File: src/include/rv_core_settings.svh
`ifndef RV_CORE_SETTINGS_SVH
`define RV_CORE_SETTINGS_SVH

// datapath and address width
`define RV_XLEN 32

// first fetch address after reset
`define RV_RESET_PC 32'h8000_0000

// register file geometry
`define RV_REG_ADDR_W 5
`define RV_NUM_REGS 32

// byte lanes per data word
`define RV_MASK_W 4

`endif

File: src/hdl/rv_core_pkg.sv
`default_nettype none

`include "rv_core_settings.svh"

package rv_core_pkg;

  // shared field view, funct7 only fills the top
  typedef struct packed {
    logic [6:0]                funct7;
    logic [`RV_REG_ADDR_W-1:0] rs2;
    logic [`RV_REG_ADDR_W-1:0] rs1;
    logic [2:0]                funct3;
    logic [`RV_REG_ADDR_W-1:0] rd;
    logic [6:0]                opcode;
  } common_fmt_t;

  typedef struct packed {
    logic [11:0]               imm;
    logic [`RV_REG_ADDR_W-1:0] rs1;
    logic [2:0]                funct3;
    logic [`RV_REG_ADDR_W-1:0] rd;
    logic [6:0]                opcode;
  } i_fmt_t;

  typedef struct packed {
    logic [6:0]                imm_hi; // imm[11:5]
    logic [`RV_REG_ADDR_W-1:0] rs2;
    logic [`RV_REG_ADDR_W-1:0] rs1;
    logic [2:0]                funct3;
    logic [4:0]                imm_lo; // imm[4:0]
    logic [6:0]                opcode;
  } s_fmt_t;

  typedef struct packed {
    logic [19:0]               imm; // imm[31:12]
    logic [`RV_REG_ADDR_W-1:0] rd;
    logic [6:0]                opcode;
  } u_fmt_t;

  typedef struct packed {
    logic                      imm20;
    logic [9:0]                imm10_1;
    logic                      imm11;
    logic [7:0]                imm19_12;
    logic [`RV_REG_ADDR_W-1:0] rd;
    logic [6:0]                opcode;
  } j_fmt_t;

  // one instruction word, read through the view its opcode picks
  typedef union packed {
    common_fmt_t c;
    i_fmt_t      i;
    s_fmt_t      s;
    u_fmt_t      u;
    j_fmt_t      j;
  } inst_t;

  typedef enum logic [6:0] {
    OP_LUI    = 7'b011_0111,
    OP_AUIPC  = 7'b001_0111,
    OP_JAL    = 7'b110_1111,
    OP_JALR   = 7'b110_0111,
    OP_LOAD   = 7'b000_0011,
    OP_STORE  = 7'b010_0011,
    OP_IMM    = 7'b001_0011,
    OP_SYSTEM = 7'b111_0011
  } opcode_e;

  typedef enum logic [1:0] {WB_SUM, WB_LINK, WB_LOAD} wb_sel_e;

  typedef enum logic [1:0] {OP1_RS1, OP1_PC, OP1_ZERO} op1_sel_e;

  // standard load/store funct3 codes
  typedef enum logic [2:0] {
    MEM_B  = 3'b000,
    MEM_H  = 3'b001,
    MEM_W  = 3'b010,
    MEM_BU = 3'b100,
    MEM_HU = 3'b101
  } mem_funct_e;

endpackage

`default_nettype wire

File: src/hdl/rv_fetch.sv
`timescale 1ns/1ps
`default_nettype none

`include "rv_core_settings.svh"

module rv_fetch (
  input  logic                clk,
  input  logic                rst_n,
  input  logic                is_jump,
  input  logic                halt_req,
  input  logic [`RV_XLEN-1:0] jump_target,
  output logic [`RV_XLEN-1:0] pc,
  output logic                active,
  output logic                halt
);

  logic [`RV_XLEN-1:0] next_pc;

  assign next_pc = is_jump ? jump_target : pc + `RV_XLEN'(4);

  always_ff @(posedge clk) begin
    if (!rst_n) begin
      pc     <= `RV_RESET_PC;
      active <= 1'b0;
      halt   <= 1'b0;
    end else if (active) begin
      if (halt_req) begin
        // ebreak retires here, pc stays on it until reset
        active <= 1'b0;
        halt   <= 1'b1;
      end else begin
        pc <= next_pc;
      end
    end else if (!halt) begin
      active <= 1'b1; // first edge out of reset
    end
  end

endmodule

`default_nettype wire

File: src/hdl/rv_decode.sv
`timescale 1ns/1ps
`default_nettype none

`include "rv_core_settings.svh"

module rv_decode import rv_core_pkg::*; (
  input  inst_t                     inst,
  input  logic                      active,
  output logic [`RV_REG_ADDR_W-1:0] rs1_addr,
  output logic [`RV_REG_ADDR_W-1:0] rs2_addr,
  output logic [`RV_REG_ADDR_W-1:0] rd_addr,
  output logic                      reg_we,
  output logic [`RV_XLEN-1:0]       imm,
  output op1_sel_e                  op1_sel,
  output wb_sel_e                   wb_sel,
  output logic                      mem_re,
  output logic                      mem_we,
  output mem_funct_e                mem_funct,
  output logic                      is_jump,
  output logic                      halt_req
);

  opcode_e             opcode;
  logic [`RV_XLEN-1:0] imm_i;
  logic [`RV_XLEN-1:0] imm_s;
  logic [`RV_XLEN-1:0] imm_u;
  logic [`RV_XLEN-1:0] imm_j;
  logic                load_ok;
  logic                store_ok;
  logic                dec_reg_we;
  logic                dec_mem_re;
  logic                dec_mem_we;
  logic                dec_jump;
  logic                dec_ebreak;

  assign opcode    = opcode_e'(inst.c.opcode);
  assign rs1_addr  = inst.c.rs1;
  assign rs2_addr  = inst.c.rs2;
  assign rd_addr   = inst.c.rd;
  assign mem_funct = mem_funct_e'(inst.c.funct3);

  // sign-extended immediates, one per format
  assign imm_i = {{(`RV_XLEN-12){inst.i.imm[11]}}, inst.i.imm};
  assign imm_s = {{(`RV_XLEN-12){inst.s.imm_hi[6]}}, inst.s.imm_hi, inst.s.imm_lo};
  assign imm_u = {inst.u.imm, 12'h000};
  assign imm_j = {{(`RV_XLEN-21){inst.j.imm20}}, inst.j.imm20, inst.j.imm19_12,
                  inst.j.imm11, inst.j.imm10_1, 1'b0};

  assign load_ok  = inst.c.funct3 inside {MEM_B, MEM_H, MEM_W, MEM_BU, MEM_HU};
  assign store_ok = inst.c.funct3 inside {MEM_B, MEM_H, MEM_W};

  always_comb begin
    imm        = '0;
    op1_sel    = OP1_RS1;
    wb_sel     = WB_SUM;
    dec_reg_we = 1'b0;
    dec_mem_re = 1'b0;
    dec_mem_we = 1'b0;
    dec_jump   = 1'b0;
    dec_ebreak = 1'b0;
    case (opcode)
      OP_LUI: begin
        imm        = imm_u;
        op1_sel    = OP1_ZERO;
        dec_reg_we = 1'b1;
      end
      OP_AUIPC: begin
        imm        = imm_u;
        op1_sel    = OP1_PC;
        dec_reg_we = 1'b1;
      end
      OP_JAL: begin
        imm        = imm_j;
        op1_sel    = OP1_PC;
        wb_sel     = WB_LINK;
        dec_reg_we = 1'b1;
        dec_jump   = 1'b1;
      end
      OP_JALR: begin
        imm        = imm_i;
        wb_sel     = WB_LINK;
        dec_reg_we = 1'b1;
        dec_jump   = 1'b1;
      end
      OP_LOAD: begin
        imm        = imm_i;
        wb_sel     = WB_LOAD;
        dec_reg_we = load_ok;
        dec_mem_re = load_ok; // bad funct3 falls through as a nop
      end
      OP_STORE: begin
        imm        = imm_s;
        dec_mem_we = store_ok;
      end
      OP_IMM: begin
        imm        = imm_i; // every op-imm adds
        dec_reg_we = 1'b1;
      end
      OP_SYSTEM: dec_ebreak = (inst.i.imm == 12'h001) && (inst.c.funct3 == 3'b000);
      default: ; // unknown opcode, just pc + 4
    endcase
  end

  // nothing fires while the core is idle or halted
  assign reg_we   = dec_reg_we & active;
  assign mem_re   = dec_mem_re & active;
  assign mem_we   = dec_mem_we & active;
  assign is_jump  = dec_jump & active;
  assign halt_req = dec_ebreak & active;

endmodule

`default_nettype wire

File: src/hdl/rv_regfile.sv
`timescale 1ns/1ps
`default_nettype none

`include "rv_core_settings.svh"

module rv_regfile (
  input  logic                      clk,
  input  logic                      rst_n,
  input  logic                      we,
  input  logic [`RV_REG_ADDR_W-1:0] waddr,
  input  logic [`RV_REG_ADDR_W-1:0] raddr1,
  input  logic [`RV_REG_ADDR_W-1:0] raddr2,
  input  logic [`RV_XLEN-1:0]       wdata,
  output logic [`RV_XLEN-1:0]       rdata1,
  output logic [`RV_XLEN-1:0]       rdata2
);

  logic [`RV_XLEN-1:0] regs [`RV_NUM_REGS];

  always_ff @(posedge clk) begin
    if (!rst_n) begin
      for (int i = 0; i < `RV_NUM_REGS; i++) begin
        regs[i] <= '0;
      end
    end else if (we && (waddr != '0)) begin
      regs[waddr] <= wdata; // x0 never written
    end
  end

  // x0 reads as zero
  assign rdata1 = (raddr1 == '0) ? '0 : regs[raddr1];
  assign rdata2 = (raddr2 == '0) ? '0 : regs[raddr2];

endmodule

`default_nettype wire

File: src/hdl/rv_execute.sv
`timescale 1ns/1ps
`default_nettype none

`include "rv_core_settings.svh"

module rv_execute import rv_core_pkg::*; (
  input  logic [`RV_XLEN-1:0] pc,
  input  logic [`RV_XLEN-1:0] rs1_data,
  input  logic [`RV_XLEN-1:0] imm,
  input  logic [`RV_XLEN-1:0] load_data,
  input  op1_sel_e            op1_sel,
  input  wb_sel_e             wb_sel,
  output logic [`RV_XLEN-1:0] sum,
  output logic [`RV_XLEN-1:0] wb_data
);

  logic [`RV_XLEN-1:0] op1;
  logic [`RV_XLEN-1:0] raw_sum;
  logic [`RV_XLEN-1:0] link_addr;

  always_comb begin
    case (op1_sel)
      OP1_RS1: op1 = rs1_data;
      OP1_PC:  op1 = pc;
      default: op1 = '0; // lui
    endcase
  end

  assign raw_sum   = op1 + imm;
  assign link_addr = pc + `RV_XLEN'(4);

  // link ops are jumps, target bit 0 dropped as jalr requires
  // (jal targets are already even)
  assign sum = (wb_sel == WB_LINK) ? {raw_sum[`RV_XLEN-1:1], 1'b0} : raw_sum;

  always_comb begin
    case (wb_sel)
      WB_LINK: wb_data = link_addr;
      WB_LOAD: wb_data = load_data;
      default: wb_data = raw_sum;
    endcase
  end

endmodule

`default_nettype wire

File: src/hdl/rv_lsu.sv
`timescale 1ns/1ps
`default_nettype none

`include "rv_core_settings.svh"

module rv_lsu import rv_core_pkg::*; (
  input  logic [`RV_XLEN-1:0]   addr,
  input  logic [`RV_XLEN-1:0]   store_src,
  input  logic [`RV_XLEN-1:0]   mem_rdata,
  input  mem_funct_e            mem_funct,
  input  logic                  mem_re,
  input  logic                  mem_we,
  output logic [`RV_XLEN-1:0]   dmem_addr,
  output logic [`RV_XLEN-1:0]   dmem_wdata,
  output logic [`RV_MASK_W-1:0] dmem_wmask,
  output logic                  dmem_we,
  output logic                  dmem_re,
  output logic [`RV_XLEN-1:0]   load_data
);

  logic [`RV_MASK_W-1:0] lane_mask;
  logic [7:0]            byte_lane;
  logic [15:0]           half_lane;

  assign dmem_addr = addr; // memory sees the full byte address
  assign dmem_we   = mem_we;
  assign dmem_re   = mem_re;

  // store side, data copied into every lane it could land in
  always_comb begin
    case (mem_funct)
      MEM_B: begin
        dmem_wdata = {4{store_src[7:0]}};
        lane_mask  = `RV_MASK_W'(1) << addr[1:0];
      end
      MEM_H: begin
        dmem_wdata = {2{store_src[15:0]}};
        lane_mask  = addr[1] ? 4'b1100 : 4'b0011;
      end
      default: begin
        dmem_wdata = store_src; // word, low address bits ignored
        lane_mask  = 4'b1111;
      end
    endcase
  end

  assign dmem_wmask = mem_we ? lane_mask : '0;

  // load side
  always_comb begin
    case (addr[1:0])
      2'd0:    byte_lane = mem_rdata[7:0];
      2'd1:    byte_lane = mem_rdata[15:8];
      2'd2:    byte_lane = mem_rdata[23:16];
      default: byte_lane = mem_rdata[31:24];
    endcase
  end

  assign half_lane = addr[1] ? mem_rdata[31:16] : mem_rdata[15:0];

  always_comb begin
    case (mem_funct)
      MEM_B:   load_data = {{(`RV_XLEN-8){byte_lane[7]}}, byte_lane};
      MEM_BU:  load_data = {{(`RV_XLEN-8){1'b0}}, byte_lane};
      MEM_H:   load_data = {{(`RV_XLEN-16){half_lane[15]}}, half_lane};
      MEM_HU:  load_data = {{(`RV_XLEN-16){1'b0}}, half_lane};
      default: load_data = mem_rdata;
    endcase
  end

endmodule

`default_nettype wire

File: src/hdl/rv_core_top.sv
`timescale 1ns/1ps
`default_nettype none

`include "rv_core_settings.svh"

module rv_core_top import rv_core_pkg::*; (
  input  logic                  clk,
  input  logic                  rst_n,
  // instruction memory
  output logic [`RV_XLEN-1:0]   imem_addr,
  input  logic [`RV_XLEN-1:0]   imem_rdata,
  // data memory
  output logic [`RV_XLEN-1:0]   dmem_addr,
  output logic [`RV_XLEN-1:0]   dmem_wdata,
  output logic [`RV_MASK_W-1:0] dmem_wmask,
  output logic                  dmem_we,
  output logic                  dmem_re,
  input  logic [`RV_XLEN-1:0]   dmem_rdata,
  // status
  output logic [`RV_XLEN-1:0]   pc,
  output logic                  halt
);

  inst_t                     inst;
  logic                      active;
  logic                      is_jump;
  logic                      halt_req;
  logic [`RV_REG_ADDR_W-1:0] rs1_addr;
  logic [`RV_REG_ADDR_W-1:0] rs2_addr;
  logic [`RV_REG_ADDR_W-1:0] rd_addr;
  logic                      reg_we;
  logic [`RV_XLEN-1:0]       imm;
  op1_sel_e                  op1_sel;
  wb_sel_e                   wb_sel;
  logic                      mem_re;
  logic                      mem_we;
  mem_funct_e                mem_funct;
  logic [`RV_XLEN-1:0]       rs1_data;
  logic [`RV_XLEN-1:0]       rs2_data;
  logic [`RV_XLEN-1:0]       sum; // alu result, jump target and data address
  logic [`RV_XLEN-1:0]       wb_data;
  logic [`RV_XLEN-1:0]       load_data;

  assign imem_addr = pc;
  assign inst      = imem_rdata;

  rv_fetch u_rv_fetch (
    .clk         (clk),
    .rst_n       (rst_n),
    .is_jump     (is_jump),
    .halt_req    (halt_req),
    .jump_target (sum),
    .pc          (pc),
    .active      (active),
    .halt        (halt)
  );

  rv_decode u_rv_decode (
    .inst      (inst),
    .active    (active),
    .rs1_addr  (rs1_addr),
    .rs2_addr  (rs2_addr),
    .rd_addr   (rd_addr),
    .reg_we    (reg_we),
    .imm       (imm),
    .op1_sel   (op1_sel),
    .wb_sel    (wb_sel),
    .mem_re    (mem_re),
    .mem_we    (mem_we),
    .mem_funct (mem_funct),
    .is_jump   (is_jump),
    .halt_req  (halt_req)
  );

  rv_regfile u_rv_regfile (
    .clk    (clk),
    .rst_n  (rst_n),
    .we     (reg_we),
    .waddr  (rd_addr),
    .raddr1 (rs1_addr),
    .raddr2 (rs2_addr),
    .wdata  (wb_data),
    .rdata1 (rs1_data),
    .rdata2 (rs2_data)
  );

  rv_execute u_rv_execute (
    .pc        (pc),
    .rs1_data  (rs1_data),
    .imm       (imm),
    .load_data (load_data),
    .op1_sel   (op1_sel),
    .wb_sel    (wb_sel),
    .sum       (sum),
    .wb_data   (wb_data)
  );

  rv_lsu u_rv_lsu (
    .addr       (sum),
    .store_src  (rs2_data),
    .mem_rdata  (dmem_rdata),
    .mem_funct  (mem_funct),
    .mem_re     (mem_re),
    .mem_we     (mem_we),
    .dmem_addr  (dmem_addr),
    .dmem_wdata (dmem_wdata),
    .dmem_wmask (dmem_wmask),
    .dmem_we    (dmem_we),
    .dmem_re    (dmem_re),
    .load_data  (load_data)
  );

endmodule

`default_nettype wire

*Instructions to follow*: Give back exactly the lines from the first line of the records through the line holding "common_fmt_t c;", including both of those lines and leaving out all others.

*Task output*:
File: src/include/rv_core_settings.svh
`ifndef RV_CORE_SETTINGS_SVH
`define RV_CORE_SETTINGS_SVH

// datapath and address width
`define RV_XLEN 32

// first fetch address after reset
`define RV_RESET_PC 32'h8000_0000

// register file geometry
`define RV_REG_ADDR_W 5
`define RV_NUM_REGS 32

// byte lanes per data word
`define RV_MASK_W 4

`endif

File: src/hdl/rv_core_pkg.sv
`default_nettype none

`include "rv_core_settings.svh"

package rv_core_pkg;

  // shared field view, funct7 only fills the top
  typedef struct packed {
    logic [6:0]                funct7;
    logic [`RV_REG_ADDR_W-1:0] rs2;
    logic [`RV_REG_ADDR_W-1:0] rs1;
    logic [2:0]                funct3;
    logic [`RV_REG_ADDR_W-1:0] rd;
    logic [6:0]                opcode;
  } common_fmt_t;

  typedef struct packed {
    logic [11:0]               imm;
    logic [`RV_REG_ADDR_W-1:0] rs1;
    logic [2:0]                funct3;
    logic [`RV_REG_ADDR_W-1:0] rd;
    logic [6:0]                opcode;
  } i_fmt_t;

  typedef struct packed {
    logic [6:0]                imm_hi; // imm[11:5]
    logic [`RV_REG_ADDR_W-1:0] rs2;
    logic [`RV_REG_ADDR_W-1:0] rs1;
    logic [2:0]                funct3;
    logic [4:0]                imm_lo; // imm[4:0]
    logic [6:0]                opcode;
  } s_fmt_t;

  typedef struct packed {
    logic [19:0]               imm; // imm[31:12]
    logic [`RV_REG_ADDR_W-1:0] rd;
    logic [6:0]                opcode;
  } u_fmt_t;

  typedef struct packed {
    logic                      imm20;
    logic [9:0]                imm10_1;
    logic                      imm11;
    logic [7:0]                imm19_12;
    logic [`RV_REG_ADDR_W-1:0] rd;
    logic [6:0]                opcode;
  } j_fmt_t;

  // one instruction word, read through the view its opcode picks
  typedef union packed {
    common_fmt_t c;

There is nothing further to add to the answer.